Pull every line that includes the word "switching" out of the data below and copy it.

:: RECORDED INFORMATION ::

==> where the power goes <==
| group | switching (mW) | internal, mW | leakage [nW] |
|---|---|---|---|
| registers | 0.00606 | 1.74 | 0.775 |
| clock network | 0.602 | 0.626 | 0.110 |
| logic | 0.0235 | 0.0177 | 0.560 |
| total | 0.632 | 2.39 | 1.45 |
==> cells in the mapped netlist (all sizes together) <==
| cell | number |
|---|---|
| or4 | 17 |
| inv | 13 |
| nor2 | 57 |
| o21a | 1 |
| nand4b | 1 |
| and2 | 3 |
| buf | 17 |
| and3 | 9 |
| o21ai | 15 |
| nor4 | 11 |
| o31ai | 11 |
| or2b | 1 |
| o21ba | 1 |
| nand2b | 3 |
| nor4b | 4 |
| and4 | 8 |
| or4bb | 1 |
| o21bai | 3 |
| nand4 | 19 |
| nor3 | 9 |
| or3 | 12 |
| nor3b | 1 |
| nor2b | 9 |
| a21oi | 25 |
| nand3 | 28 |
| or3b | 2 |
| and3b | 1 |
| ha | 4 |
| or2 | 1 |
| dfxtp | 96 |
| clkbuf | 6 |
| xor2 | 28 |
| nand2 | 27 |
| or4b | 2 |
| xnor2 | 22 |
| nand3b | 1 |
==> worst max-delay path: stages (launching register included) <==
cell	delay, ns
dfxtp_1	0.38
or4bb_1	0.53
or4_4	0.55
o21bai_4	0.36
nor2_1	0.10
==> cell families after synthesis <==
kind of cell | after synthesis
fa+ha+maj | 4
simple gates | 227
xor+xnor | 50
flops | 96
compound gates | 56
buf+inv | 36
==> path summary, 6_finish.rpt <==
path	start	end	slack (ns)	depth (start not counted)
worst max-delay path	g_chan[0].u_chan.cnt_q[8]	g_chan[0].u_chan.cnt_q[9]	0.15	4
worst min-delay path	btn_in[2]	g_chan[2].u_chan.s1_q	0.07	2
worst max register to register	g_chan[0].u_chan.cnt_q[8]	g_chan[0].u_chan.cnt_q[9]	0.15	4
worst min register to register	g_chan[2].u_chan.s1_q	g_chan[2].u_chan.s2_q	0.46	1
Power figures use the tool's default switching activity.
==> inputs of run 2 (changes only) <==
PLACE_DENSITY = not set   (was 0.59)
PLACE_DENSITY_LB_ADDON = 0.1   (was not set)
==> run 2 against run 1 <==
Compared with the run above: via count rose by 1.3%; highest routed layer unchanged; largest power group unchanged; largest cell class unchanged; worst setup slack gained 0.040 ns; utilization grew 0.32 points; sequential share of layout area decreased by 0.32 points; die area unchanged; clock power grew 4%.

:::
:: RECORDED INFORMATION ::

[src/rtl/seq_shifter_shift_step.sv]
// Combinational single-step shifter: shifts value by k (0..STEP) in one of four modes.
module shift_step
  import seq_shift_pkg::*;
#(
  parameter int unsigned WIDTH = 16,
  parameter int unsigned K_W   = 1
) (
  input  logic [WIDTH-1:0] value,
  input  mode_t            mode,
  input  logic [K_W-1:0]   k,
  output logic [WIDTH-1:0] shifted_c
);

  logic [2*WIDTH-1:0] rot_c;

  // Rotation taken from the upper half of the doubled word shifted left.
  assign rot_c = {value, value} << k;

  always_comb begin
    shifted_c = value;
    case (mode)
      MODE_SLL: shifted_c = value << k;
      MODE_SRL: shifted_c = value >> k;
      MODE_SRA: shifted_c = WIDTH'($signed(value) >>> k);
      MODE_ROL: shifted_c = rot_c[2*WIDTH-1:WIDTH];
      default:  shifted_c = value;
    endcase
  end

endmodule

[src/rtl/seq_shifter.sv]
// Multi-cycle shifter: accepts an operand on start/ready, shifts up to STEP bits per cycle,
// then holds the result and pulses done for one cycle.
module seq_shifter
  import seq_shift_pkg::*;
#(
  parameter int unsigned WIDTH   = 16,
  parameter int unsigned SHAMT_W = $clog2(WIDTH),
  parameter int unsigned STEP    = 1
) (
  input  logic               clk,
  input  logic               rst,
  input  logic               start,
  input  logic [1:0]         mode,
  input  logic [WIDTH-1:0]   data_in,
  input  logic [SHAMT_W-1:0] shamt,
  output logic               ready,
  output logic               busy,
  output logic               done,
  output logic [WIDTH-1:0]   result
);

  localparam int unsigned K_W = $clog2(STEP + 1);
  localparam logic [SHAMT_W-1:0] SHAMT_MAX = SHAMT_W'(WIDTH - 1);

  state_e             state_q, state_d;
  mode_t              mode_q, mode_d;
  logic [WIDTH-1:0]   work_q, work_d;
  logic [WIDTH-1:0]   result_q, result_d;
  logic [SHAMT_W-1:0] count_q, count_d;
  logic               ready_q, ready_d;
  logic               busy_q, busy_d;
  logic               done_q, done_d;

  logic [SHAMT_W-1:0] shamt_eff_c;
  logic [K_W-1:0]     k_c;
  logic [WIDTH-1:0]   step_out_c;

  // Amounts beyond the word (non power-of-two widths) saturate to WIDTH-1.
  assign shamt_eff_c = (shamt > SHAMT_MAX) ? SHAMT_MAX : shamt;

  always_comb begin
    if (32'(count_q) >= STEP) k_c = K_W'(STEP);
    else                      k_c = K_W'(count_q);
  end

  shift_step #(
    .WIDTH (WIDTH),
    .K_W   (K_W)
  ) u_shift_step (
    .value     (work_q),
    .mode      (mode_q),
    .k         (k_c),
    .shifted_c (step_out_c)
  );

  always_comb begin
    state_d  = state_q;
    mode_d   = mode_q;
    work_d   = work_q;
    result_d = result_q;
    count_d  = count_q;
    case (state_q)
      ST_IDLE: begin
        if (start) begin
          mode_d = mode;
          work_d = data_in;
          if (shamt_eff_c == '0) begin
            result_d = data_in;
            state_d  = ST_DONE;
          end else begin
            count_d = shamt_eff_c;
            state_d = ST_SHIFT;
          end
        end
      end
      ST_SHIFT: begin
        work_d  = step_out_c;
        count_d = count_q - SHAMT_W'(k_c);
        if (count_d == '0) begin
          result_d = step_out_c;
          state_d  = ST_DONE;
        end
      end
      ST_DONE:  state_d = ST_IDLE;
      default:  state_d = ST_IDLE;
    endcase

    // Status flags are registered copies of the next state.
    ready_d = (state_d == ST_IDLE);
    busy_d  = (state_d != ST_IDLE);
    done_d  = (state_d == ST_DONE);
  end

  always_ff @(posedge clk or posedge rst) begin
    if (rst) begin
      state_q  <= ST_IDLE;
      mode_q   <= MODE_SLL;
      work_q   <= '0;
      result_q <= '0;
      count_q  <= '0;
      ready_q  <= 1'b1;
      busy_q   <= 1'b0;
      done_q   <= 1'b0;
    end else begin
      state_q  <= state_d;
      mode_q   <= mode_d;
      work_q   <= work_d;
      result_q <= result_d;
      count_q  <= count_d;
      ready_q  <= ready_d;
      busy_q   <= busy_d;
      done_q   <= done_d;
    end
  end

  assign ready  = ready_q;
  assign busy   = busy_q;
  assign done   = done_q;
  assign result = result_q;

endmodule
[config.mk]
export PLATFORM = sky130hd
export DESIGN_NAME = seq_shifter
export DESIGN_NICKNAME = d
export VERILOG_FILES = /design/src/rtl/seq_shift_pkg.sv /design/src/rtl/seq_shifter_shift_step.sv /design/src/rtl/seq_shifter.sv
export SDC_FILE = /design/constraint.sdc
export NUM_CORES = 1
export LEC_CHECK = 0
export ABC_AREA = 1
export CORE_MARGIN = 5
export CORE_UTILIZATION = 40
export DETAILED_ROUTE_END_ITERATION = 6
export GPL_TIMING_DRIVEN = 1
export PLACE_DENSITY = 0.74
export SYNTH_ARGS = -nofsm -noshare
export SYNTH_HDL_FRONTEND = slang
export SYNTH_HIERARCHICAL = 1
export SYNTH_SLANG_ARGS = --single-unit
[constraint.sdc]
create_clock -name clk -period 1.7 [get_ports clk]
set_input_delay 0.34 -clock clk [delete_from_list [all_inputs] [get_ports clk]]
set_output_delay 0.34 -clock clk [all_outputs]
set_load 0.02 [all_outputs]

:::
:: RECORDED INFORMATION ::

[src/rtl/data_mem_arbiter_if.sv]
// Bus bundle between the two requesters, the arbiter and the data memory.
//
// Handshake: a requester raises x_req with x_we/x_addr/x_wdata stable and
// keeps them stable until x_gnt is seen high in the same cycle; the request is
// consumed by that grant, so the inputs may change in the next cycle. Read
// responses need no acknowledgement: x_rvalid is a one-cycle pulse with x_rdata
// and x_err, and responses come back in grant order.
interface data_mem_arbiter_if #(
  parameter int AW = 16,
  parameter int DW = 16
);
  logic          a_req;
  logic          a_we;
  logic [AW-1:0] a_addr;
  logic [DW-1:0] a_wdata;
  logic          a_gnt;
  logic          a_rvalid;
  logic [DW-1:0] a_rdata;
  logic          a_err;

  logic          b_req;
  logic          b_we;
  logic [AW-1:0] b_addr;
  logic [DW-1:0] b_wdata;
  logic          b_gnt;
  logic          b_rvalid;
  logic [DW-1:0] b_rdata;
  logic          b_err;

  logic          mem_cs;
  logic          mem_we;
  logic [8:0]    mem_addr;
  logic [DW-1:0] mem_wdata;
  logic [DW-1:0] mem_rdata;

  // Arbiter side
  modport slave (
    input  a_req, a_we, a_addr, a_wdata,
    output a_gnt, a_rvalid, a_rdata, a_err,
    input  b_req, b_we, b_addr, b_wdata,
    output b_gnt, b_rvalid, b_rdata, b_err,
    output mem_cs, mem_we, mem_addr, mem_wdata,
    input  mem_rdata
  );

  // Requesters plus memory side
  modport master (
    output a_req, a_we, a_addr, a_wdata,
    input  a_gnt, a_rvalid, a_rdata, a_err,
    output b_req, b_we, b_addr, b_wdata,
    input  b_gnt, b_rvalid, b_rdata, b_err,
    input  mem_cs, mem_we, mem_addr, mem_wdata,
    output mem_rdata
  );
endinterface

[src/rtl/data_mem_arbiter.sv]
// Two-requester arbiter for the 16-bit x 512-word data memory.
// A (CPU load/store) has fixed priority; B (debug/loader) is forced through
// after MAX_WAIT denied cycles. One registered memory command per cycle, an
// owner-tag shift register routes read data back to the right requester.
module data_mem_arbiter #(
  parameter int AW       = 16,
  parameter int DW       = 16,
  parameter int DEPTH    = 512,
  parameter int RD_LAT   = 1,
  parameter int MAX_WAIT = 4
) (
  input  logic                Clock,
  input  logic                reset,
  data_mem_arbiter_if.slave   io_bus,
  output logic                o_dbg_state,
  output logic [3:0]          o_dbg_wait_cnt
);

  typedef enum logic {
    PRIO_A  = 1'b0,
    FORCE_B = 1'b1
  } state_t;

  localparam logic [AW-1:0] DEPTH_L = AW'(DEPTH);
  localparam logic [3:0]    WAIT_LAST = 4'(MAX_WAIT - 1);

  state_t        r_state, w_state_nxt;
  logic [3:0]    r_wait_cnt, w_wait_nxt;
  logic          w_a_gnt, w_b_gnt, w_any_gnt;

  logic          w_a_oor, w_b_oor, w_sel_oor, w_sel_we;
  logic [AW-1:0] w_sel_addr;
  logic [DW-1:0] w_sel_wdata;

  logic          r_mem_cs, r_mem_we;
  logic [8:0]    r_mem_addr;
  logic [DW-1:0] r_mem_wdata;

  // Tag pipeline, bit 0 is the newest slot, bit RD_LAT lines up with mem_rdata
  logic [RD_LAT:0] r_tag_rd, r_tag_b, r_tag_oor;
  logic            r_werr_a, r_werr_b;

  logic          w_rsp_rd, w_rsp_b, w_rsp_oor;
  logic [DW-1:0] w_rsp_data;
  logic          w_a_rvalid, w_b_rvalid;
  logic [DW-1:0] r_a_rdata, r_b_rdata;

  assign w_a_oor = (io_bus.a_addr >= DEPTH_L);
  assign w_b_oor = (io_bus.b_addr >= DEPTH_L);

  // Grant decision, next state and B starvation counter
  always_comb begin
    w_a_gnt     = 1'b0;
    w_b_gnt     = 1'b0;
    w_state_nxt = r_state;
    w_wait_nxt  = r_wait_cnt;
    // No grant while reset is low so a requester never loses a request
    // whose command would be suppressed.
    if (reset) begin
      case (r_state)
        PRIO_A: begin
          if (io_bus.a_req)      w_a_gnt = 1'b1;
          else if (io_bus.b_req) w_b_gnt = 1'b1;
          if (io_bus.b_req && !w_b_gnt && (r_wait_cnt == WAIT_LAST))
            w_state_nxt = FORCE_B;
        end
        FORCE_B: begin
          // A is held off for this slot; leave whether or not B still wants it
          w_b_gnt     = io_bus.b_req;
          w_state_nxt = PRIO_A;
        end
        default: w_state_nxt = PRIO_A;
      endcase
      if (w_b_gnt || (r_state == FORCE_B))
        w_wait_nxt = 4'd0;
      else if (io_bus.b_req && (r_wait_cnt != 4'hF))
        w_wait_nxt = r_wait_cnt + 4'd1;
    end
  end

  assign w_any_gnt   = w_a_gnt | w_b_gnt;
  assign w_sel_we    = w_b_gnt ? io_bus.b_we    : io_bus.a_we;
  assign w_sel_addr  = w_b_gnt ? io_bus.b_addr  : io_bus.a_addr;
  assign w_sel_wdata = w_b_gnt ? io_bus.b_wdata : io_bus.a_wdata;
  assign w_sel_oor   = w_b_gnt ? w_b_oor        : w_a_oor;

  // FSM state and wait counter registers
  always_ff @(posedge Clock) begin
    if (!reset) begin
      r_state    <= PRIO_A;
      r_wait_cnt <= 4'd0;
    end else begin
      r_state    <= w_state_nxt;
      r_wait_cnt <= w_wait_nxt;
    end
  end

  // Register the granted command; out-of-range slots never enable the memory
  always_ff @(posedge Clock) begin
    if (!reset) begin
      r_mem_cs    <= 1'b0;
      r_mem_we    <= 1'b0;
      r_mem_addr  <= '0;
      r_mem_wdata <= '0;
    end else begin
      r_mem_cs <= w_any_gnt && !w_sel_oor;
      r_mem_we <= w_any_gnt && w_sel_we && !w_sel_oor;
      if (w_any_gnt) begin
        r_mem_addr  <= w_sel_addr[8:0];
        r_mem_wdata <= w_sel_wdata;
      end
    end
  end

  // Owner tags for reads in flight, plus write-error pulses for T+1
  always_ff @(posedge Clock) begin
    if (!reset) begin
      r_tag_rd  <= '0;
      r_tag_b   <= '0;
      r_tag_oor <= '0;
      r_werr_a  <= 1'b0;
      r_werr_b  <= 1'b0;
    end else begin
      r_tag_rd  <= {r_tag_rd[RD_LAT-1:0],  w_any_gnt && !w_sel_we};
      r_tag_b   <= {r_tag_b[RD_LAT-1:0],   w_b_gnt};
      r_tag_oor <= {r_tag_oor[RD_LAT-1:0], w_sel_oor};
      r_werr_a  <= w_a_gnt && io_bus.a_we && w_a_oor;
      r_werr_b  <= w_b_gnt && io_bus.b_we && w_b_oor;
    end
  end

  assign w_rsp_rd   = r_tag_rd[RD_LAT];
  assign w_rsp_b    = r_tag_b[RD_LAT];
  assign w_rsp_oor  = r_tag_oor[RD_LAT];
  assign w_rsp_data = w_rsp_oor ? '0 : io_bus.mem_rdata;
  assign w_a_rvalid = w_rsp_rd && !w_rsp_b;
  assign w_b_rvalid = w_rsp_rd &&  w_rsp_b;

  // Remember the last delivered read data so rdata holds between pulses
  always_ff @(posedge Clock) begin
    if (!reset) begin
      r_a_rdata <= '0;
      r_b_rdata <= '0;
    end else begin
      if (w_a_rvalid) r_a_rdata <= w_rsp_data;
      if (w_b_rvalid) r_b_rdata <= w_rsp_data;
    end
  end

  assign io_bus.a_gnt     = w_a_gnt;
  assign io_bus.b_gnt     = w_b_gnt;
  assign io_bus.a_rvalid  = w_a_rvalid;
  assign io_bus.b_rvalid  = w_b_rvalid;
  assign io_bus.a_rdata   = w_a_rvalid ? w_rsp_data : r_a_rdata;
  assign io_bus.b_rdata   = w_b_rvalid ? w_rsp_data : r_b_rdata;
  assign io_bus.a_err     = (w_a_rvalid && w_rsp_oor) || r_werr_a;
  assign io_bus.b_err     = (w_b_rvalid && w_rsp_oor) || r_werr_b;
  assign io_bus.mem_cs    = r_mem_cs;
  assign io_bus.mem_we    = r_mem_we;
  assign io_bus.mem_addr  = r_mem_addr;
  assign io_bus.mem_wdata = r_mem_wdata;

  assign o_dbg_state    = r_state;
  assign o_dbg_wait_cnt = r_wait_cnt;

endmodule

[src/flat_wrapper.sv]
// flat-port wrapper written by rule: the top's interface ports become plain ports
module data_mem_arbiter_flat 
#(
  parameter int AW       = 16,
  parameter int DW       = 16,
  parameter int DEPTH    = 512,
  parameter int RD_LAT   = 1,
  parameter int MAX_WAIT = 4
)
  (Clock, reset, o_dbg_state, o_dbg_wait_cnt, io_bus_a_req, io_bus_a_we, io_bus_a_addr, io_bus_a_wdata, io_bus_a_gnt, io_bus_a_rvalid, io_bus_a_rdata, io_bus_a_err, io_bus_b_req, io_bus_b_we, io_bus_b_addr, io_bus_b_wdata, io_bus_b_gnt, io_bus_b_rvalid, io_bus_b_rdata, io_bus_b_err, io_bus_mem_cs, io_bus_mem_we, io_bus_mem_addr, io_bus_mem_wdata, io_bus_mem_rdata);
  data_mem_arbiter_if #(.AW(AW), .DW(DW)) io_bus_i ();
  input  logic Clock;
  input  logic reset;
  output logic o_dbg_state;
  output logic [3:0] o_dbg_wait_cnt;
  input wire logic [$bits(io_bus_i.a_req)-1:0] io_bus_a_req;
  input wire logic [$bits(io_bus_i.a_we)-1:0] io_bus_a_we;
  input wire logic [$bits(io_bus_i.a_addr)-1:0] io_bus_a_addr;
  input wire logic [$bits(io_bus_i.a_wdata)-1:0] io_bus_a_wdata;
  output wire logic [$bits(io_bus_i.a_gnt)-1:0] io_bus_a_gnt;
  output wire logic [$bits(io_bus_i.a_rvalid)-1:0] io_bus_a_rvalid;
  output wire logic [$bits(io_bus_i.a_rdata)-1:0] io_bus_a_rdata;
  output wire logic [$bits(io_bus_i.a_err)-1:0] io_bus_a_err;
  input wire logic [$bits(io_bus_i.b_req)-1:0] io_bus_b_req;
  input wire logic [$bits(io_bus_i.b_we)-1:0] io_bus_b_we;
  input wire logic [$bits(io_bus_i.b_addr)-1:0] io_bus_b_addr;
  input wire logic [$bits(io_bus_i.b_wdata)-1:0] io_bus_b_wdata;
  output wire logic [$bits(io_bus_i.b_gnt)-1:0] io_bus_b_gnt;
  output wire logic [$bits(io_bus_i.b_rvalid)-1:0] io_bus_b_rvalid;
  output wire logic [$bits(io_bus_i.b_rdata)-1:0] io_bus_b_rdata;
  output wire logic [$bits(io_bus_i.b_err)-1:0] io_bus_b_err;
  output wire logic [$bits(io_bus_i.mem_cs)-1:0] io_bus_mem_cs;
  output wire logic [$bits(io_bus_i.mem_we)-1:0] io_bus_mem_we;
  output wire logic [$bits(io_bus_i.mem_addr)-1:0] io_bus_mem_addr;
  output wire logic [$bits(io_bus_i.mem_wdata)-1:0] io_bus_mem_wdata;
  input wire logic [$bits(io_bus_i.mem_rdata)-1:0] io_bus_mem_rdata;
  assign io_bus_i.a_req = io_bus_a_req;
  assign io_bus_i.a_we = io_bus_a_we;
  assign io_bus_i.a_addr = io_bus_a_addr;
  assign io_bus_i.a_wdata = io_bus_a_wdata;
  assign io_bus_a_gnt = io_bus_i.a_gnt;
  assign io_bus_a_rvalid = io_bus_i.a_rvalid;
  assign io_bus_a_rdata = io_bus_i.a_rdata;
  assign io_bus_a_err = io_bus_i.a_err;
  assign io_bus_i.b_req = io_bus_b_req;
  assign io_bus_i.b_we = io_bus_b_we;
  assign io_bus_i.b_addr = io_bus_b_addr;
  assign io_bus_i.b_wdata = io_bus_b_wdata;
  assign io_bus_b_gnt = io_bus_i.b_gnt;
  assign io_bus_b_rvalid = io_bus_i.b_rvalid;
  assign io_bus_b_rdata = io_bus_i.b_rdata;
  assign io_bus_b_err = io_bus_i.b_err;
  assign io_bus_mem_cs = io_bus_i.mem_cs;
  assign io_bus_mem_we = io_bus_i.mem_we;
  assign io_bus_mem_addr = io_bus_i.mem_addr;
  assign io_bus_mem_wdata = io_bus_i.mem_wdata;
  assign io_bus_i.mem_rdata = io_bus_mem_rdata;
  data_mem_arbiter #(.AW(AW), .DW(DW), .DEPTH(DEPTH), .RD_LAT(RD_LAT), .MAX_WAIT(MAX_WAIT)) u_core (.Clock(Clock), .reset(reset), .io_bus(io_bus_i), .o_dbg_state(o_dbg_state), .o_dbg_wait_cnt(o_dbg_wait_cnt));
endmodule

:::

PROBLEM SOLUTION –
| group | switching (mW) | internal, mW | leakage [nW] |
Power figures use the tool's default switching activity.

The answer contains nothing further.